The article wrongly describes as “upper middle class” the group of employees who get paid high salaries but have to move around the country a lot. Paul Fussell, the author of Class : A Guide Through the American Status System, would more correctly call these people middle class, because although they may make enough money to be upper middle class, being at the mercy of their employers and forced to move at their employers’ whims brings them down in class.
The more that you are bossed around at work and told what to do, the lower your class. The upper class man is his own man, bossed around by no one. But at factories, workers often have to ask permission to go to the bathroom.
Most of the relocated people mentioned in the NY Times article also seem to be in sales. Once again, Paul Fussell would tell us that sales is a lower class way to earn money compared to other professions. Successful salesmen have money, but they don’t have class. The salesman’s lack of class should be evident from the fact that parents send their children off to college so they can become doctors, lawyers, business executives, maybe even scientists, but you never hear of someone going off to college to become a salesman. This is despite the fact that a significant percentage of people in the top 10% of incomes are indeed salesmen.
This is an excellent point. The amount of control you have over your working environment is good indicator of what class you are in. Income is only a secondary indicator.

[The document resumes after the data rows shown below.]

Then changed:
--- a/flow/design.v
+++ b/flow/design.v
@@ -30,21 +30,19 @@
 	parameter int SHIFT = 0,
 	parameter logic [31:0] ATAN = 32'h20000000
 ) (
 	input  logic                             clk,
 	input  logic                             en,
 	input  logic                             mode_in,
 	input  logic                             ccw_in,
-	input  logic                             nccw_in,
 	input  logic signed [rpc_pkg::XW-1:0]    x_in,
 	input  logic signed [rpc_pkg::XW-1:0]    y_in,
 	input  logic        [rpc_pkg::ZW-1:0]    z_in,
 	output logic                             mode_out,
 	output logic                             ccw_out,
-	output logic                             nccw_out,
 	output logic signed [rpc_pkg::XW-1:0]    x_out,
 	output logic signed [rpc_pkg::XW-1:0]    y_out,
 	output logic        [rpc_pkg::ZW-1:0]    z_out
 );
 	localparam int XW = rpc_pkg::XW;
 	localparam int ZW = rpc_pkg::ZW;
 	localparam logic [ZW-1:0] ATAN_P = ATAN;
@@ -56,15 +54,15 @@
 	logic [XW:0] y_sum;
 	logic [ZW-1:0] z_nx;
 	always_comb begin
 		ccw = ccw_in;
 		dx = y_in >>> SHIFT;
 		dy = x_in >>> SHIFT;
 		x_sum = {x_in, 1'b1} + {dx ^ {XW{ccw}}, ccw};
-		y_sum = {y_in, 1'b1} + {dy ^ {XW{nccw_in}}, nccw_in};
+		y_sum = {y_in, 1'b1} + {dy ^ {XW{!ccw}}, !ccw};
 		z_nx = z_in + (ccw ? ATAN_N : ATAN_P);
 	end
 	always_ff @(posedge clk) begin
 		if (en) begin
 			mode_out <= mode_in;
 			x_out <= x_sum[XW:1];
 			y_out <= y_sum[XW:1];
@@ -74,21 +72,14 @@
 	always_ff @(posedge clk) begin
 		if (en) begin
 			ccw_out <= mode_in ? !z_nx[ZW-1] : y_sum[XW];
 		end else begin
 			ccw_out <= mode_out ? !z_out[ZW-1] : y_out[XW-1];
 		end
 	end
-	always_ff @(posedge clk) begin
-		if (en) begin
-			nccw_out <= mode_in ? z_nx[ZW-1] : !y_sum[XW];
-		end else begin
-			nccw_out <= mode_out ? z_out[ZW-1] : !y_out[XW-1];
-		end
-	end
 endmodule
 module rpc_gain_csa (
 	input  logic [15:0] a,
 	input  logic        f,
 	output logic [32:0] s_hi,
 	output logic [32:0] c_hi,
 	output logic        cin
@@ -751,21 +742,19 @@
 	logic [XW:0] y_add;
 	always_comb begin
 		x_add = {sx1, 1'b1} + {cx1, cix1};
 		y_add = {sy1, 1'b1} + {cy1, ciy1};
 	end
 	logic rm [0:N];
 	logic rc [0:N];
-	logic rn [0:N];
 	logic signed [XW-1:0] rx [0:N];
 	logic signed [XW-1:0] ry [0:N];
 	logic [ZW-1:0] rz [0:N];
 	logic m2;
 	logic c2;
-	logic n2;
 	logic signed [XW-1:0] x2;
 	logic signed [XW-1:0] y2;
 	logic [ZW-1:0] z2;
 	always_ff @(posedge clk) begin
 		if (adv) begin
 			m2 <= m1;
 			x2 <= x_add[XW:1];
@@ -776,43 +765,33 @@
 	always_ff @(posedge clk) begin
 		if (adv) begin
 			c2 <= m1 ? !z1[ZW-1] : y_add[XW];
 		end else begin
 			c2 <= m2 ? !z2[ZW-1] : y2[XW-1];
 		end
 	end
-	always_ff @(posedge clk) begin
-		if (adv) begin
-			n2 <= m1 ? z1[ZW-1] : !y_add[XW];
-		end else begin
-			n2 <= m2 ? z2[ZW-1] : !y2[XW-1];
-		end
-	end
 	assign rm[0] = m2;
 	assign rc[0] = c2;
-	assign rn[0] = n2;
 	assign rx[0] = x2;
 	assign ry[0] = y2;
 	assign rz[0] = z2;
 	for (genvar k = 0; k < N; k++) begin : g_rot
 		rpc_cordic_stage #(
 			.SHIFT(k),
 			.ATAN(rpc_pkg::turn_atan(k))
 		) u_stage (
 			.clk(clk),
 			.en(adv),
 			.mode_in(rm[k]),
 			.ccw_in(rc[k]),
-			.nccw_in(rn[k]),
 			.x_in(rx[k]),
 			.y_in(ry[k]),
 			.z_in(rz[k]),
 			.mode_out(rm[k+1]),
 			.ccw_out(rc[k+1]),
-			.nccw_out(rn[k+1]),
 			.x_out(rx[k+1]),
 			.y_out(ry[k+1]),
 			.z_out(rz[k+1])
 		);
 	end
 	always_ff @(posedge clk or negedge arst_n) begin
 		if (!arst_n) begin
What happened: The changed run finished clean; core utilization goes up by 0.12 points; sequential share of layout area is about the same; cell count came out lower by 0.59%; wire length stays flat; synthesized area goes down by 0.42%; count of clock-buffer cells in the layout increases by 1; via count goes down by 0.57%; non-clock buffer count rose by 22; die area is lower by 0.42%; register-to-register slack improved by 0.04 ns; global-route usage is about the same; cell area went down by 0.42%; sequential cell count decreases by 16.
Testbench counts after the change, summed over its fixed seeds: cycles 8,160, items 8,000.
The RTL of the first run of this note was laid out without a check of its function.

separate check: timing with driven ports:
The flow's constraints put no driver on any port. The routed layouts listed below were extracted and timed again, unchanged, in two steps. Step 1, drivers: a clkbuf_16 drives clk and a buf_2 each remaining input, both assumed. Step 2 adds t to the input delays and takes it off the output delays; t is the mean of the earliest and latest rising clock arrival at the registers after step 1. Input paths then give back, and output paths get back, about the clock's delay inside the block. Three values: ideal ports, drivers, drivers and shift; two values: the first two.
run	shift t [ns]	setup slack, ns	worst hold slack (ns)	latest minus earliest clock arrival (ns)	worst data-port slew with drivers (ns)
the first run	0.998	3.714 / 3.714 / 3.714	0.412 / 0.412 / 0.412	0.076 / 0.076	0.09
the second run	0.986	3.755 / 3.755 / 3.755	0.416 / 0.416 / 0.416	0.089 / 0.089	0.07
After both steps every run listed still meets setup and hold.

Should this really be surprising? No, class diffrentiation has always been about who is in charge.
Posted by: Reader | June 01, 2005 at 10:39 AM
"class diffrentiation has always been about who is in charge"
If you're really high in class, you're in charge at home too, bossing around servants.
Posted by: Half Sigma | June 01, 2005 at 10:43 AM
The highest paid physicians such as neuro-surgeons have the least control over their working environment. I like the idea of control but you forget that people in all professions get paid a premium for poor working conditions.
Posted by: superdestroyer | June 02, 2005 at 07:42 PM
The woman described in the NYT article seems dissatisfied to some degree with her husband. After taking over the leadership role in the family, she wonders why her husband doesn't behave more like a family leader.
The husband apparently has no time to play tennis with the wife since he is working his butt off to pay for her tennis instructor.
The tennis instructor is probably screwing the wife since the husband is not at home to do that either. He is too busy working to pay for the maid because the wife is too tired from tennis ''lessons'' to vacuum.
The short-sighted husband is simply doing his part to maintain the illusion of a meaningful existence. This type of husband is just waiting to die of a heart attack before the age of 50. When that happens, the wife gets everything and marries some other sucker. C'est la vie. Hopefully for them, the afterlife is not a fairytale.
The rat race is a cruel joke played on those foolish enough to spend their short lives running it.